KOL and Influencer culture… for what?

I’m sure we’ve all seen the ads on Twitter, Instagram, YouTube or Tiktok promoting a product. Even here in China, I have seen many women selling various products through their WeChat moments.

Apparently, I have sufficient following on Instagram to be considered an influencer of some sort. I’ve been offered various ambassadorial roles as a women’s fashion model (probably once every couple of months). More recently, I was asked to go to a car show in exchange for actual money.

I’ve ignored all the fashion opportunities, and I’m going to reject the car show offer. I also joked recently with a friend back in Australia who was offered the chance to be a hand model—we had a good laugh about that.

The Chinese perspective

However, earlier this month, Prada took over a tiny supermarket in the suburbs of Shanghai that attracted a bunch of 网红 – the Chinese term for key opinion leaders.

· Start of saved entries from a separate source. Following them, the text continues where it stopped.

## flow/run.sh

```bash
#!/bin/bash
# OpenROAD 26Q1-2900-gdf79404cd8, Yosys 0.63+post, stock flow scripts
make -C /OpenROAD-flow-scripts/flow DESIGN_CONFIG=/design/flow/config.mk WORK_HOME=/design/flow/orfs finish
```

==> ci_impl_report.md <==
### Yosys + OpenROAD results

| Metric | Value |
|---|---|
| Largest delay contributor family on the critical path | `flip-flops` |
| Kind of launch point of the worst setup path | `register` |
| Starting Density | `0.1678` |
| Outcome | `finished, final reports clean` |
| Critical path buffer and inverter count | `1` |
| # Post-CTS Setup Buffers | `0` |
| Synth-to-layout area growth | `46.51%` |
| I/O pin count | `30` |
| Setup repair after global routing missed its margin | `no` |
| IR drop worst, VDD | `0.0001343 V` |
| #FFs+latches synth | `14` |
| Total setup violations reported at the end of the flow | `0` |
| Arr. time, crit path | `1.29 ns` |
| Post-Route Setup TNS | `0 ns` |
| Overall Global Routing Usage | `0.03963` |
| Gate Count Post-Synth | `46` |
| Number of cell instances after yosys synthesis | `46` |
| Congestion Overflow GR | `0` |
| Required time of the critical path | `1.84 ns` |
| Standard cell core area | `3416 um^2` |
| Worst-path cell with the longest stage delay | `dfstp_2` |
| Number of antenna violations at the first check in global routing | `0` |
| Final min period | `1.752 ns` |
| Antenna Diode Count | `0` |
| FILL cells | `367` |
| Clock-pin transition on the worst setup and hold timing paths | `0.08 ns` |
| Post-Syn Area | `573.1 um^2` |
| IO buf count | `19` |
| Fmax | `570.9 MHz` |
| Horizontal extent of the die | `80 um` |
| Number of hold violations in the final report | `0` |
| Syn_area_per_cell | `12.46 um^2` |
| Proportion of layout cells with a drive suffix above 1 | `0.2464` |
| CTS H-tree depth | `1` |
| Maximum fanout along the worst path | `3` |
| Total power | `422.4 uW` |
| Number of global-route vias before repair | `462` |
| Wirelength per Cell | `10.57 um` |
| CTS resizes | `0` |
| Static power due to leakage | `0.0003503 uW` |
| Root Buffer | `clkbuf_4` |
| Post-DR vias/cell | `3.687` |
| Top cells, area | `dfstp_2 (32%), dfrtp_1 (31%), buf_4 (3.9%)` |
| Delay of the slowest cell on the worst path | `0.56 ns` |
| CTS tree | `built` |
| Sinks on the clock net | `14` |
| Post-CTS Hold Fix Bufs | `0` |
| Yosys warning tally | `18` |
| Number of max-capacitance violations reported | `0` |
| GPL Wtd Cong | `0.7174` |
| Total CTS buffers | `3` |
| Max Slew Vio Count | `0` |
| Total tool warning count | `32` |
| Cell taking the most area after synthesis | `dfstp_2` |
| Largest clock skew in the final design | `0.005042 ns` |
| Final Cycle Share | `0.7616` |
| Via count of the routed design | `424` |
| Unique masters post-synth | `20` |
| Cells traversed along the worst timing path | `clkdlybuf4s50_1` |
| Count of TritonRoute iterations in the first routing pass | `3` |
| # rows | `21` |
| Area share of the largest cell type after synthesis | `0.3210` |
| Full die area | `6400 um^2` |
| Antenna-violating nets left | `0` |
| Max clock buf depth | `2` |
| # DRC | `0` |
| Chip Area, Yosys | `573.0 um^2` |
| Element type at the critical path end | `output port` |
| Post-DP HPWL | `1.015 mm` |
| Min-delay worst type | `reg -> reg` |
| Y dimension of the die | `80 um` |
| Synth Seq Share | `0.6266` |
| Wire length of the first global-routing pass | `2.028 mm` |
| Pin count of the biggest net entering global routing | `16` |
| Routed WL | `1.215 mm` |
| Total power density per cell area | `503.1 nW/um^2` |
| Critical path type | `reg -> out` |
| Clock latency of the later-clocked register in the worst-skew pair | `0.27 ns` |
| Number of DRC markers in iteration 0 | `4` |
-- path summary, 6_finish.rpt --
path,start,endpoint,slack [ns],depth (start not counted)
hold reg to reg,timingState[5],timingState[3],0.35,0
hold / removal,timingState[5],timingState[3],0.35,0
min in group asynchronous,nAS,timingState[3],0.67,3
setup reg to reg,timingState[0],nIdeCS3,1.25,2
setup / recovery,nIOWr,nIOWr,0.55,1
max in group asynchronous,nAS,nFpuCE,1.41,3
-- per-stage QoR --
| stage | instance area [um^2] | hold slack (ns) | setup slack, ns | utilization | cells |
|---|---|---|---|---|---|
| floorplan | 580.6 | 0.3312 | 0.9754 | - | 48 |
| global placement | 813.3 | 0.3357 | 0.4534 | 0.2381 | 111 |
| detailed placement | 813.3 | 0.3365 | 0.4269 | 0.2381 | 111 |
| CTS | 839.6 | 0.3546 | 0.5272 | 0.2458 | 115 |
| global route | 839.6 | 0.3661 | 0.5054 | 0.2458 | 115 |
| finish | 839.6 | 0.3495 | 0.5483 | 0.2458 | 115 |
--- flow/design.v ---
module ASYNC_FIFO_BIT_SYNC #(parameter B_WIDTH = 3 , STAGES= 2)
(
    input  wire              CLK   ,
    input  wire              RST   , 
    input  wire [B_WIDTH :0] ASYNC ,  
    output wire [B_WIDTH :0] SYNC     
);
reg [STAGES-1 :0] SYNC_reg [B_WIDTH :0];
integer j;
    always @(posedge CLK or negedge RST) 
    begin
        if(!RST)
            begin
                for (j =0 ; j<(B_WIDTH+1) ; j=j+1) 
                    begin
                        SYNC_reg[j] <= 'd0 ;
                    end
            end
        else 
            begin
                for (j =0 ; j<(B_WIDTH+1) ; j=j+1) 
                    begin
                        SYNC_reg[j] <= { SYNC_reg[j][STAGES-2:0]  , ASYNC[j]} ;
                    end
            end    
    end
    genvar i ;
    generate
        for (i = 0; i<(B_WIDTH+1) ; i=i+1) 
            begin
                assign SYNC[i] = SYNC_reg[i][STAGES-1] ;
            end
    endgenerate
endmodule
module ASYNC_FIFO_MEM #(parameter DATA_WIDTH = 8 , DEPTH = 8)
 (
    input wire                       W_CLK  ,   
    input wire                       W_RST  ,   
    input wire                       W_INC  ,   
    input wire                       W_FULL ,   
    input wire  [$clog2(DEPTH)-1 :0] w_addr ,   
    input wire  [$clog2(DEPTH)-1 :0] r_addr ,   
    input wire  [DATA_WIDTH-1 :0]    w_data ,   
    output wire [DATA_WIDTH-1 :0]    r_data    
 );
integer i ; 
wire W_CLKEN ; 
reg [DATA_WIDTH-1 :0] FIFO_MEM [DEPTH-1 :0] ;
assign W_CLKEN = !W_FULL & W_INC   ;
assign r_data = FIFO_MEM[r_addr] ;
always @(posedge W_CLK or negedge W_RST) 
begin
    if(!W_RST)
        begin
           for (i=0 ; i<DEPTH ; i=i+1) 
            begin
                FIFO_MEM[i] <= 'd0 ;
            end 
        end
    else if(W_CLKEN)
        begin
            FIFO_MEM[w_addr] <= w_data ; 
        end    
end
endmodule
module ASYNC_FIFO_RD #(parameter B_WIDTH = 3)
(
    input wire                  R_CLK   , 
    input wire                  R_RST   ,
    input wire                  R_INC   ,
    input wire  [B_WIDTH   : 0] G_wptr  ,  
    output reg  [B_WIDTH   : 0] G_rptr  ,  
    output wire [B_WIDTH-1 : 0] R_addr  ,  
    output wire                 R_EMPTY 
);
    reg  [B_WIDTH : 0] inter_addr  ; 
    wire [B_WIDTH : 0] COMB_G_rptr ; 
    assign R_addr = inter_addr[B_WIDTH-1 : 0] ;
    assign R_EMPTY = ( G_wptr == COMB_G_rptr ) ;
    assign COMB_G_rptr = inter_addr ^ (inter_addr >> 1) ;
    always @(posedge R_CLK or negedge R_RST)
    begin
        if(!R_RST)
            begin
                inter_addr <= 'd0 ;   
            end
        else if(R_INC && !R_EMPTY)   
            begin
                inter_addr <= inter_addr + 1'b1 ;   
            end
    end
    always @(posedge R_CLK or negedge R_RST)
    begin
        if(!R_RST)
            begin
                G_rptr <= 'd0 ;  
            end
        else  
            begin
                G_rptr <=  COMB_G_rptr ;  
            end
    end
endmodule
module ASYNC_FIFO_TOP #(parameter DATA_WIDTH = 8 , DEPTH = 8)
(
    input  wire                   W_CLK   ,  
    input  wire                   W_RST   ,  
    input  wire                   W_INC   ,  
    input  wire                   R_CLK   ,  
    input  wire                   R_RST   ,  
    input  wire                   R_INC   ,  
    input  wire [DATA_WIDTH-1 :0] WR_DATA ,  
    output wire [DATA_WIDTH-1 :0] RD_DATA ,  
    output wire                   FULL    ,  
    output wire                   EMPTY      
);
localparam Ptr_B_Width = $clog2(DEPTH) ;  
localparam NUM_STAGES  = 2 ;              
wire [Ptr_B_Width-1 :0] W_ADDRESS , R_ADDRESS ;  
wire [Ptr_B_Width   :0] A_G_w_ptr , A_G_R_ptr ;  
wire [Ptr_B_Width   :0] S_G_w_ptr , S_G_R_ptr ;  
ASYNC_FIFO_MEM #(.DATA_WIDTH(DATA_WIDTH), .DEPTH(DEPTH)) U_FIFO_MEM
 (
    .W_FULL(FULL)      ,  
    .W_CLK (W_CLK)     ,  
    .W_RST (W_RST)     ,  
    .W_INC (W_INC)     ,  
    .w_data(WR_DATA)   ,  
    .r_data(RD_DATA)   ,   
    .w_addr(W_ADDRESS) ,  
    .r_addr(R_ADDRESS) 
 );
ASYNC_FIFO_BIT_SYNC #(.B_WIDTH(Ptr_B_Width) , .STAGES(NUM_STAGES)) U_W2R_SYNC
(
    .CLK  (R_CLK)     ,
    .RST  (R_RST)     , 
    .ASYNC(A_G_w_ptr) , 
    .SYNC (S_G_w_ptr)   
);
ASYNC_FIFO_BIT_SYNC #(.B_WIDTH(Ptr_B_Width) , .STAGES(NUM_STAGES)) U_R2W_SYNC
(
    .CLK  (W_CLK)     ,
    .RST  (W_RST)     , 
    .ASYNC(A_G_R_ptr) , 
    .SYNC (S_G_R_ptr)   
);
ASYNC_FIFO_WR #(.B_WIDTH(Ptr_B_Width)) U_FIFO_WR 
(
    .W_CLK (W_CLK)     , 
    .W_RST (W_RST)     ,
    .W_INC (W_INC)     ,
    .G_rptr(S_G_R_ptr) , 
    .G_wptr(A_G_w_ptr) , 
    .W_addr(W_ADDRESS) , 
    .W_FULL(FULL) 
);
ASYNC_FIFO_RD #(.B_WIDTH(Ptr_B_Width)) U_FIFO_RD
(
    .R_CLK  (R_CLK)     , 
    .R_RST  (R_RST)     ,
    .R_INC  (R_INC)     ,
    .G_wptr (S_G_w_ptr) , 
    .G_rptr (A_G_R_ptr) , 
    .R_addr (R_ADDRESS) , 
    .R_EMPTY(EMPTY)  
);
endmodule
$ cat flow/run.sh
#!/bin/bash
# OpenROAD 26Q1-2900-gdf79404cd8, Yosys 0.63+post, stock flow scripts
make -C /OpenROAD-flow-scripts/flow DESIGN_CONFIG=/design/flow/config.mk WORK_HOME=/design/flow/orfs finish
$ cat flow/config.mk
export PLATFORM = sky130hd
export DESIGN_NAME = RegFile
export DESIGN_NICKNAME = RegFile
export VERILOG_FILES = /design/flow/design.v
export SDC_FILE = /design/flow/constraint.sdc
export NUM_CORES = 4
export LEC_CHECK = 1
export CORE_UTILIZATION = 50
$ cat flow/constraint.sdc
current_design RegFile

set clk_period 1.5
set clk_io_pct 0.2

create_clock -name clk0 -period $clk_period [get_ports {CLK}]

set non_clock_inputs [all_inputs -no_clocks]
set_input_delay [expr $clk_period * $clk_io_pct] -clock clk0 $non_clock_inputs
set_output_delay [expr $clk_period * $clk_io_pct] -clock clk0 [all_outputs]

As expected, a cavalcade of established and aspiring influencers — the engines of the wanghong economy — flocked to the scene, turning my routine grocery run into a protracted obstacle relay.

Chang Che, above article

It raises the quite reasonable question – are influencers and key opinion leaders actually worth the investment? Chang Che makes this critical point when looking at China:

In the U.S., the army of influencers on YouTube and TikTok still seems primarily divorced from the mainstream, offline economy. By contrast, China’s wanghong — on platforms like Douyin (which spawned TikTok), Little Red Book, and WeChat — are so intertwined with the physical marketplace that it’s hard to tell where one begins and the other ends.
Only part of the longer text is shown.